File: src/design/spps_pkg.sv
package spps_pkg;

   // Register map.
   localparam logic [15:0] SERIAL_PIN_CTRL_ADDR  = 16'hff91;
   localparam logic [7:0]  SERIAL_PIN_CTRL_RESET = 8'hc0;
   localparam logic [7:0]  SERIAL_PIN_CTRL_WMASK = 8'h3f;
   localparam logic [7:0]  SERIAL_PIN_CTRL_RSVD  = 8'hc0;
   localparam logic [7:0]  UNMAPPED_READ         = 8'h00;

   // Field positions.
   localparam int CH1_RX_POLARITY_INV = 0;
   localparam int CH1_TX_POLARITY_INV = 1;
   localparam int CH2_RX_POLARITY_INV = 2;
   localparam int CH2_TX_POLARITY_INV = 3;
   localparam int CH1_TX_PIN_FUNC_SEL = 4;
   localparam int CH2_TX_PIN_FUNC_SEL = 5;

   // Synchroniser reset level for the receive pins and the transmit-pin readback (lines idle high).
   localparam logic [1:0] RX_SYNC_RESET = 2'h3;

endpackage

File: src/design/spps_rx_sync.sv
`timescale 1ns/1ns
module spps_rx_sync (
   // Clock and reset.
   input  wire logic       i_mclk,
   input  wire logic       i_rstn,
   // Pin levels and synchronised levels.
   input  wire logic [1:0] i_pin,
   output logic      [1:0] o_sync
);

   logic [1:0] stage1;
   logic [1:0] stage2;

   // First stage is read only by the second stage.
   always_ff @(posedge i_mclk or negedge i_rstn) begin
      if (!i_rstn) begin
         stage1 <= spps_pkg::RX_SYNC_RESET;
         stage2 <= spps_pkg::RX_SYNC_RESET;
      end else begin
         stage1 <= i_pin;
         stage2 <= stage1;
      end
   end

   assign o_sync = stage2;

endmodule

File: src/design/spps_top.sv
// Operation
// - Reset loads control register with c0.
// - Top two bits read one, ignore writes.
// - Bit 5 selects channel-two transmit pin function.
// - Bit 4 selects channel-one transmit pin function.
// - Bit 3 inverts channel-two transmit data.
// - Bit 2 inverts channel-two receive data.
// - Bit 1 inverts channel-one transmit data.
// - Bit 0 inverts channel-one receive data.
// - Polarity changes reach the flopped outputs on the clock edge after the register updates.
//
// Local design decision: the address-and-strobe port.
`timescale 1ns/1ns
module spps_top (
   // Clock and reset.
   input  wire logic        i_mclk,
   input  wire logic        i_rstn,
   // Register port.
   input  wire logic [15:0] i_addr,
   input  wire logic [7:0]  i_wdata,
   input  wire logic        i_wr,
   input  wire logic        i_rd,
   output logic      [7:0]  o_rdata,
   // Serial channel side.
   input  wire logic        i_ch1_txd,
   input  wire logic        i_ch2_txd,
   output logic             o_ch1_rxd,
   output logic             o_ch2_rxd,
   // Port logic side.
   input  wire logic        i_port3_bit5_gpio_out,
   input  wire logic        i_port3_bit5_gpio_oe,
   input  wire logic        i_port4_bit2_gpio_out,
   input  wire logic        i_port4_bit2_gpio_oe,
   output logic             o_port3_bit5_gpio_in,
   output logic             o_port4_bit2_gpio_in,
   // Pins; output enables are low while the pin is driven.
   input  wire logic        i_ch1_tx_pin,
   output logic             o_ch1_tx_pin,
   output logic             o_ch1_tx_pin_oe_n,
   input  wire logic        i_ch2_tx_pin,
   output logic             o_ch2_tx_pin,
   output logic             o_ch2_tx_pin_oe_n,
   input  wire logic        i_ch1_rx_pin,
   input  wire logic        i_ch2_rx_pin
);

   ////////////////////////////////////////////////////////////////////////////////

   logic [7:0] serial_pin_ctrl;
   logic [7:0] next_serial_pin_ctrl;
   logic [7:0] next_rdata;
   logic [1:0] rx_sync;
   logic [1:0] tx_pin_sync;
   logic       hit;
   logic       ch1_sel;
   logic       ch2_sel;
   logic       next_ch1_tx_pin;
   logic       next_ch2_tx_pin;
   logic       next_ch1_oe_n;
   logic       next_ch2_oe_n;

   assign hit = (i_addr == spps_pkg::SERIAL_PIN_CTRL_ADDR);

   // Writable bits are stored, reserved bits are forced to one.
   assign next_serial_pin_ctrl = (i_wr && hit)
      ? ((i_wdata & spps_pkg::SERIAL_PIN_CTRL_WMASK) | spps_pkg::SERIAL_PIN_CTRL_RSVD)
      : serial_pin_ctrl;

   assign next_rdata = (i_rd && hit) ? (serial_pin_ctrl | spps_pkg::SERIAL_PIN_CTRL_RSVD)
                     : spps_pkg::UNMAPPED_READ;

   always_ff @(posedge i_mclk or negedge i_rstn) begin
      if (!i_rstn) begin
         serial_pin_ctrl <= spps_pkg::SERIAL_PIN_CTRL_RESET;
         o_rdata         <= spps_pkg::UNMAPPED_READ;
      end else begin
         serial_pin_ctrl <= next_serial_pin_ctrl;
         o_rdata         <= next_rdata;
      end
   end

   ////////////////////////////////////////////////////////////////////////////////

   spps_rx_sync u_rx_sync (
      .i_mclk (i_mclk),
      .i_rstn (i_rstn),
      .i_pin  ({i_ch2_rx_pin, i_ch1_rx_pin}),
      .o_sync (rx_sync)
   );

   spps_rx_sync u_tx_pin_sync (
      .i_mclk (i_mclk),
      .i_rstn (i_rstn),
      .i_pin  ({i_ch2_tx_pin, i_ch1_tx_pin}),
      .o_sync (tx_pin_sync)
   );

   ////////////////////////////////////////////////////////////////////////////////

   assign ch1_sel = serial_pin_ctrl[spps_pkg::CH1_TX_PIN_FUNC_SEL];
   assign ch2_sel = serial_pin_ctrl[spps_pkg::CH2_TX_PIN_FUNC_SEL];

   // Transmit pins: serial data xor polarity, or the port bit. The only flop is the
   // output flop that every top output needs; the xor itself adds nothing. Software must
   // select the serial function before enabling its transmitter.
   assign next_ch1_tx_pin = ch1_sel
      ? (i_ch1_txd ^ serial_pin_ctrl[spps_pkg::CH1_TX_POLARITY_INV])
      : i_port3_bit5_gpio_out;
   assign next_ch2_tx_pin = ch2_sel
      ? (i_ch2_txd ^ serial_pin_ctrl[spps_pkg::CH2_TX_POLARITY_INV])
      : i_port4_bit2_gpio_out;
   assign next_ch1_oe_n = ch1_sel ? 1'h0 : !i_port3_bit5_gpio_oe;
   assign next_ch2_oe_n = ch2_sel ? 1'h0 : !i_port4_bit2_gpio_oe;

   always_ff @(posedge i_mclk or negedge i_rstn) begin
      if (!i_rstn) begin
         o_ch1_tx_pin         <= 1'h1;
         o_ch2_tx_pin         <= 1'h1;
         o_ch1_tx_pin_oe_n    <= 1'h1;
         o_ch2_tx_pin_oe_n    <= 1'h1;
         o_ch1_rxd            <= 1'h1;
         o_ch2_rxd            <= 1'h1;
         o_port3_bit5_gpio_in <= 1'h1;
         o_port4_bit2_gpio_in <= 1'h1;
      end else begin
         o_ch1_tx_pin         <= next_ch1_tx_pin;
         o_ch2_tx_pin         <= next_ch2_tx_pin;
         o_ch1_tx_pin_oe_n    <= next_ch1_oe_n;
         o_ch2_tx_pin_oe_n    <= next_ch2_oe_n;
         // Receive inversion; the polarity bit acts on the next edge. Software changes
         // it only while the receiver ignores the line.
         o_ch1_rxd <= rx_sync[0] ^ serial_pin_ctrl[spps_pkg::CH1_RX_POLARITY_INV];
         o_ch2_rxd <= rx_sync[1] ^ serial_pin_ctrl[spps_pkg::CH2_RX_POLARITY_INV];
         o_port3_bit5_gpio_in <= tx_pin_sync[0];
         o_port4_bit2_gpio_in <= tx_pin_sync[1];
      end
   end

endmodule

File: config.mk
export PLATFORM = sky130hd
export DESIGN_NAME = spps_top
export DESIGN_NICKNAME = d
export VERILOG_FILES = /design/src/design/spps_pkg.sv /design/src/design/spps_rx_sync.sv /design/src/design/spps_top.sv
export SDC_FILE = /design/constraint.sdc
export NUM_CORES = 1
export LEC_CHECK = 0
export BUFFER_PORTS_ARGS = -buffer_cell sky130_fd_sc_hd__clkbuf_2
export CORE_MARGIN = 2
export CORE_UTILIZATION = 40
export DETAILED_ROUTE_END_ITERATION = 6
export PLACE_DENSITY = 0.81
export SYNTH_ARGS = -nofsm -noshare
export SYNTH_HDL_FRONTEND = slang
export SYNTH_SLANG_ARGS = --single-unit
File: constraint.sdc
create_clock -name i_mclk -period 1.5 [get_ports i_mclk]
set_clock_uncertainty 0.05 [all_clocks]
set_input_delay 0.15 -clock i_mclk [delete_from_list [all_inputs] [get_ports i_mclk]]
set_output_delay 0.15 -clock i_mclk [all_outputs]
set_load 0.05 [all_outputs]
## Yosys cells after proc, flatten, opt, wreduce, memory -nomap -nowiden

Index checks and enable logic that the tools add are counted.

| cells by class | value |
|---|---|
| reduce and logical (&&, ||, !) cells | 4 |
| muxes and demuxes | 5 |
| bitwise logic cells | 4 |
| equality and inequality tests | 1 |

Operators by type and width:

| kind | count |
|---|---|
| equality test 16 bit, second input constant | 1 |
| 2-to-1 mux 8 bit | 1 |
| 2-to-1 mux 1 bit | 4 |
| XOR 1 bit | 4 |
| logical AND 1 bit | 2 |
| logical NOT 1 bit | 2 |

| storage, ports and cells | value |
|---|---|
| word-level logic and storage cells | 28 |
| input port bits | 38 |
| output and inout port bits | 16 |
| flip-flop bits (word level) | 30 |

## Depth between registers and ports, before layout

Gate-level depths: netlist of run 1.

| logic depth | value |
|---|---|
| depth after elaboration | 3 |
| gate-level depth with buffers | 4 |
| depth with buffers taken out | 4 |

## Cells and area by module

A second synthesis of run 1 with hierarchy kept.

| second synthesis, totals | value |
|---|---|
| cells, all modules | 60 |
| area total of the unflattened synthesis | 1058.5 um2 |

By module, submodules not included:

| module | cells each | instances | seq. area each (um2) | area an instance (um2) |
|---|---|---|---|---|
| spps_top | 52 | 1 | 535.5 | 848.3 |
| spps_rx_sync | 4 | 2 | 105.1 | 105.1 |

## Worst setup path after synthesis of run 1

OpenSTA, ideal clock, no wires.

| path | value |
|---|---|
| path type | input -> register |
| start | input i_addr[3] |
| end | register serial_pin_ctrl[0] |
| path buffers | 0 |
| required time | 1.325 ns |
| library setup time | 0.125 ns |
| data arrival time | 1.243 ns |
| slack | 0.083 ns |
| stages on the path | 4 |
| path through | or4b_4 > nor4_4 > nand2_2 > mux2_2 |

| on the way | value |
|---|---|
| longest elaborated chain between the ends | 2 |

Ends and longest elaborated chain:

| element | RTL line | source |
|---|---|---|
| start, declared | spps_top.sv:19 | `input wire logic [15:0] i_addr,` |
| equality test 16 bit | spps_top.sv:62 | `assign hit = (i_addr == spps_pkg::SERIAL_PIN_CTRL_ADDR);` |
| logical AND 1 bit | spps_top.sv:65 | `assign next_serial_pin_ctrl = (i_wr && hit)` |
| end signal, assigned | spps_top.sv:74 | `serial_pin_ctrl <= spps_pkg::SERIAL_PIN_CTRL_RESET;` |
| end signal, assigned | spps_top.sv:77 | `serial_pin_ctrl <= next_serial_pin_ctrl;` |
| end, declared | spps_top.sv:49 | `logic [7:0] serial_pin_ctrl;` |

Every way passes these cells.
A chain may end at the register's enable or synchronous reset.

## Final worst setup path of run 1

| path | value |
|---|---|
| start | register o_port3_bit5_gpio_in |
| end | output o_port3_bit5_gpio_in |

RTL lines:

| element | RTL line | source |
|---|---|---|
| start, declared | spps_top.sv:34 | `output logic o_port3_bit5_gpio_in,` |
| start signal, assigned | spps_top.sv:134 | `o_port3_bit5_gpio_in <= tx_pin_sync[0];` |

No word-level cell between the ends.

==> results.cfg, run 1 <==
[sta]
slew_viol_final = 0
hold_viol = 0
fmax_mhz = 770
rsz0062_at_grt = false
fin_crit_sh_pct = 86.5
setup_viol = 0
final.min_clock_period_ns = 1.30
worstMarginPinSlew_ns = 0.655
fin_tns_setup_ns = 0
maxSlewHeadroom_pct = 56.3

[clock_network]
path_clk_slew_ns = 0.08
root_buffer = clkbuf_4
htreeDepth = 2
clk_latency_ns = 0.30
cts_resized = 0
post_cts_buffers = 0
cts_buffer_depth = 2
cts_tree = built
cts_sinks = 29
numCtsBuffers = 5

[route]
vias = 668
top_layer_used = met4
viasPerCell = 4.20
first_iter_violations = 0
drc = 0
wirelength_um = 1790
wl_met2_um = 895
wl_met3_um = 142
wl_met1_um = 719
wl_per_cell_um = 11.2
firstDrtPassIters = 1
detail-route-antenna-nets = 0

[power_and_ir_drop]
total_power_mw = 1.48
peakVddDrop_uv = 695
leakage_nw = 0.780
power_density_nw_per_um2 = 1010

[floorplanning]
die_w_um = 54.1
placementRows = 18
start_util_pct = 41.2
num_io_pins = 54
die-area_um2 = 2920
die_height_um = 54.1
core_area_um2 = 2430

[critical_path]
max_stage_delay_ns = 0.53
path_cells = clkbuf_2
worst_path_dominant_cell_family = flip-flops
path_buf_inv = 1
crit_type = flop to output port
r2r_cells = 1
critPathMaxFanout = 1
cp_data_required_time_ns = 1.30
critPathCaptureType = output port
cp_slowest_cell = dfstp_2
cp.depth = 1
critPathLaunchType = flop
cp.arrival_ns = 1.10

[yosys]
syn_nets = 98
synthCells = 60
synth-seq-cells = 29
synth_area_um2 = 1000
ys.warnings.count = 0
ys_types = 16
ys_seq_area_share_pct = 74.4
synth.avg_cell_area_um2 = 16.7

[min_path]
hold_path.class = input pin to flop
hold_depth = 2

[global_routing]
antenna_found_initial = 0
grt_pass1_vias = 661
grt_pass1_wl_um = 2900
grt_remaining_overflow = 0
grtUsageTotal_pct = 14.6
grt_max_degree = 30

[place]
io_buffers = 51
place.gp.congestion = 0.703
place_area_um2 = 1300

[layout]
area_growth_pct = 45.9
nFillCells = 180
antennaDiodeCount = 0
layout.nets = 166
final_area_um2 = 1460
drive_gt1_share_pct = 67.4

[status]
status = finished, final reports clean

[run]
max_cap_violations = 0
==> cell type report <==
class                      count  area, um2  area share [%]
multi-input combinational     30        249            17.0
clock buffer                   7       65.1            4.45
tap                           30       37.5            2.57
clock inverter                 1       5.00           0.342
sequential                    29        746            51.0
timing repair buffer          62        360            24.6
==> cell usage in the layout, fill, tap and decap left out, drive strengths merged <==
cell	Yosys	final
and2	1	1
or4b	1	1
a21oi	2	2
mux2	6	6
nor4	2	2
nor2	4	4
clkinv	0	1
xor2	2	2
dlygate4sd3	0	9
nand2	1	1
dfrtp	13	13
clkbuf	0	58
buf	1	2
nand4bb	1	1
and3	6	6
dfstp	16	16
xnor2	2	2
nand4	2	2
==> through the flow <==
step           worst slack, ns  util, %  instances  hold WS [ns]
3_3_place_gp           -0.0454     53.5        142         0.145
2_1_floorplan           0.0828        -         60        -0.196
5_1_grt                  0.149     60.1        159        0.0207
6_report                 0.202     60.1        159        0.0321
4_1_cts                  0.183     60.1        159        0.0206
3_5_place_dp           -0.0717     53.5        142         0.156
==> path summary, 6_finish.rpt <==
kind,to,start,slack (ns)
max,o_port3_bit5_gpio_in,o_port3_bit5_gpio_in,0.20
max reg2reg,serial_pin_ctrl[5],serial_pin_ctrl[5],0.64
max in group asynchronous,serial_pin_ctrl[1],i_rstn,0.62
min in group asynchronous,o_rdata[0],i_rstn,0.35
min,serial_pin_ctrl[2],i_wdata[2],0.03
min reg2reg,u_tx_pin_sync.o_sync[0],u_tx_pin_sync.stage1[0],0.31
==> power by group <==
group	switching, mW	internal (mW)	total, mW
logic	0.0817	0.0629	0.145
registers	0.00716	0.820	0.828
clock network	0.238	0.271	0.509
total	0.327	1.15	1.48
==> sequential cells by signal, summed over array words and instances (netlist names) <==
name	cells
u_rx_sync.o_sync	2
u_tx_pin_sync.stage1	2
o_ch1_tx_pin_oe_n	1
serial_pin_ctrl	6
u_rx_sync.stage1	2
o_ch1_rxd	1
u_tx_pin_sync.o_sync	2
o_port3_bit5_gpio_in	1
o_port4_bit2_gpio_in	1
o_rdata	7
o_ch2_rxd	1
o_ch1_tx_pin	1
o_ch2_tx_pin	1
o_ch2_tx_pin_oe_n	1
==> kinds of logic (layout without fill, tap and decap cells) <==
kind of cell,Yosys count,after routing,share of synthesized area (%)
multiplexers,6,6,6.74
XOR/XNOR,4,4,3.50
flip-flops,29,29,74.4
AO/OA/AOI/OAI,2,2,0.999
AND/OR/NAND/NOR,18,18,13.6
buffers and inverters,1,70,0.749
==> per-layer routing <==
metal | vias to the layer above | global-route usage [%]
li1 | 346 | -
met1 | 293 | 16.9
met2 | 25 | 22.8
met3 | 4 | 5.83
met4 | 0 | 8.33
met5 | - | 0
==> synth_stat cells <==
cell type / number / area (um2)
a21oi_1: 2 / 10.0
and2_1: 1 / 6.26
and3_1: 6 / 37.5
buf_4: 1 / 7.51
dfrtp_1: 13 / 325
dfstp_2: 16 / 420
mux2_2: 6 / 67.6
nand2_2: 1 / 6.26
nand4_1: 2 / 12.5
nand4bb_1: 1 / 11.3
nor2_1: 4 / 15.0
nor4_2: 1 / 12.5
nor4_4: 1 / 21.3
or4b_4: 1 / 13.8
xnor2_1: 2 / 17.5
xor2_1: 2 / 17.5
==> what timing repair did <==
item,in CTS,in global routing
hold endpoints to repair,21,0
setup endpoints to repair,0,0
hold buffers,9,0
Power figures use the tool's default switching activity.
==> run 2: changes to the inputs <==
--- a/config.mk
+++ b/config.mk
@@ -6,10 +6,12 @@
 export NUM_CORES = 1
 export LEC_CHECK = 0
 export BUFFER_PORTS_ARGS = -buffer_cell sky130_fd_sc_hd__clkbuf_2
+export CORE_ASPECT_RATIO = 1.1
 export CORE_MARGIN = 2
 export CORE_UTILIZATION = 40
 export DETAILED_ROUTE_END_ITERATION = 6
 export PLACE_DENSITY = 0.81
+export SKIP_CTS_REPAIR_TIMING = 1
 export SYNTH_ARGS = -nofsm -noshare
 export SYNTH_HDL_FRONTEND = slang
 export SYNTH_SLANG_ARGS = --single-unit
==> constraint.sdc (replaced) <==
create_clock -name i_mclk -period 1.4 [get_ports i_mclk]
set_clock_uncertainty 0.05 [all_clocks]
set_input_delay 0.14 -clock i_mclk [delete_from_list [all_inputs] [get_ports i_mclk]]
set_output_delay 0.14 -clock i_mclk [all_outputs]
set_load 0.05 [all_outputs]
==> run 2 against run 1 <==
Sequential share of layout area is 0.26 points higher. Die area about the same. Sequential cell count unchanged. Via count up 6.7%.
==> results.cfg, run 2 (synthesized netlist as in run 1, its figures left out) <==
[min_path]
hold_start = i_wdata[3]
holdPathEnd = serial_pin_ctrl[3]
hold_path.class = input pin to flop
hold_depth = 2

[critical_path]
r2r_cells = 1
crit_type = flop to output port
worst_path_dominant_cell_family = flip-flops
r2r-start = serial_pin_ctrl[5]
r2r_end = serial_pin_ctrl[5]
cp_data_required_time_ns = 1.21
max_stage_delay_ns = 0.52
critPathLaunchType = flop
cp_slowest_cell = dfstp_2
path_cells = clkbuf_2
rrSetupSlack_ns = 0.54
cp.arrival_ns = 1.10
critPathMaxFanout = 1
path_buf_inv = 1
critPathCaptureType = output port

[global_routing]
antenna_found_initial = 0
grt_pass1_vias = 689
grtUsageTotal_pct = 13.7
grt_max_degree = 30
grt_remaining_overflow = 0
grt_pass1_wl_um = 2730

[layout]
layout.nets = 167
final_cell_mix = clkbuf_2 (51), dfstp_2 (16), dfrtp_1 (13), dlygate4sd3_1 (11)
largest_reg_flops = 7
nFillCells = 220
largest_register = o_rdata
final_common_cell = clkbuf_2
reg.largest.list = o_rdata (7), serial_pin_ctrl (6)
area_growth_pct = 45.2
multi_input_area_um2 = 249
ff_latch_area_um2 = 746
antennaDiodeCount = 0
drive_gt1_share_pct = 63.8

[clock_network]
htreeDepth = 2
path_clk_slew_ns = 0.08
clk_latency_ns = 0.31
cts_sinks = 29
root_buffer = clkbuf_4
cts_tree = built
numCtsBuffers = 5
cts_buffer_depth = 2

[floorplanning]
die-area_um2 = 2920
start_util_pct = 40.9
core_area_um2 = 2450
placementRows = 19
die_w_um = 51.7
die_height_um = 56.5
num_io_pins = 54

[route]
drc = 0
vias = 713
wl_per_cell_um = 11.5
firstDrtPassIters = 2
viasPerCell = 4.43
wirelength_um = 1850
first_iter_violations = 2
detail-route-antenna-nets = 0

[power_and_ir_drop]
peakVddDrop_uv = 654
total_power_mw = 1.49
leakage_nw = 0.769
power_density_nw_per_um2 = 1030

[status]
status = finished, final reports clean

[sta]
rsz0062_at_grt = false
worstMarginPinSlew_ns = 0.629
slew_viol_final = 0
fin_crit_sh_pct = 92.1
setup_viol = 0
fmax_mhz = 776
maxSlewHeadroom_pct = 58.1
final.min_clock_period_ns = 1.29
hold_viol = 0
whs_ns = 0.00288

[place]
io_buffers = 51
place.gp.congestion = 0.699

[run]
max_cap_violations = 0
[run 2: cell types whose count changed in the layout (fill, tap and decap cells not counted)]
cell / delta
clkbuf_8: -2
clkbuf_1: +3
clkinv_2: -1
buf_4: -1
dlygate4sd3_1: +2
[run 2: per-stage QoR]
step | setup slack, ns | cell area [um2] | TNS (ns) | std cells | util (%)
2_1_floorplan | -0.00721 | 1000 | -0.0432 | 60 | -
5_1_grt | 0.0618 | 1460 | 0 | 161 | 59.4
4_1_cts | 0.0839 | 1350 | 0 | 150 | 54.9
3_5_place_dp | -0.156 | 1300 | -0.923 | 142 | 52.9
6_report | 0.111 | 1460 | 0 | 161 | 59.4
3_3_place_gp | -0.121 | 1300 | -0.722 | 142 | 52.9
[run 2: worst max-delay path by stage]
stage,end,from,depth (start not counted)
floorplan,serial_pin_ctrl[0],i_addr[3],4
global placement,serial_pin_ctrl[0],i_addr[3],5
detailed placement,serial_pin_ctrl[2],i_addr[3],5
CTS,o_port3_bit5_gpio_in,o_port3_bit5_gpio_in,1
global route,o_ch1_rxd,o_ch1_rxd,1
finish,o_ch1_rxd,o_ch1_rxd,1
[run 2: power breakdown]
part           internal (mW)  total, mW  leakage [nW]  switching [mW]
Combinational         0.0702      0.160         0.393          0.0894
Sequential             0.879      0.886         0.350         0.00674
Clock                  0.200      0.447        0.0265           0.248
Total                   1.15       1.49         0.769           0.344
[run 2: layout make-up]
cell class,count,share of cell area [%]
repair buffers,63,25.6
multi-input cells,30,17.1
flip-flops and latches,29,51.2
well taps,31,2.67
clock buffers,8,3.35
[run 2: per-layer routing]
| metal | global-route usage [%] | routed length (um) | vias to the layer above |
|---|---|---|---|
| li1 | - | - | 345 |
| met1 | 12.4 | 609 | 325 |
| met2 | 23.3 | 1010 | 38 |
| met3 | 5.85 | 168 | 5 |
| met4 | 10.2 | 53 | 0 |
| met5 | 0 | 0 | - |
==> run 3: changes to the inputs <==
--- a/config.mk
+++ b/config.mk
@@ -8,9 +8,10 @@
 export BUFFER_PORTS_ARGS = -buffer_cell sky130_fd_sc_hd__clkbuf_2
 export CORE_ASPECT_RATIO = 1.1
 export CORE_MARGIN = 2
-export CORE_UTILIZATION = 40
+export CORE_UTILIZATION = 38
 export DETAILED_ROUTE_END_ITERATION = 6
-export PLACE_DENSITY = 0.81
+export GPL_TIMING_DRIVEN = 0
+export PLACE_DENSITY = 0.8
 export SKIP_CTS_REPAIR_TIMING = 1
 export SYNTH_ARGS = -nofsm -noshare
 export SYNTH_HDL_FRONTEND = slang
==> constraint.sdc (replaced) <==
create_clock -name i_mclk -period 1.1 [get_ports i_mclk]
set_clock_uncertainty 0.05 [all_clocks]
set_input_delay 0.11 -clock i_mclk [delete_from_list [all_inputs] [get_ports i_mclk]]
set_output_delay 0.11 -clock i_mclk [all_outputs]
set_load 0.05 [all_outputs]
==> run 3 against run 2 <==
The flow now finishes with violations (negative setup slack). Sequential power up 28%. First-iteration DRC count down 50%. Hold slack better by 0.0047 ns. Final area increased by 11%. Via count is 2.7% higher. Die area is 4.9% higher. Global-route usage about the same. Worst setup slack lost 0.20 ns. Critical path depth rose by 4. Critical path type is now input pin to flop. Critical endpoint is now serial_pin_ctrl[5]. Largest power group unchanged.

GOAL OF THE EXERCISE: If the string "against" appears in a line of the data above, that line counts. State how many such lines there are and nothing more.

ANSWER TO THE EXERCISE: 2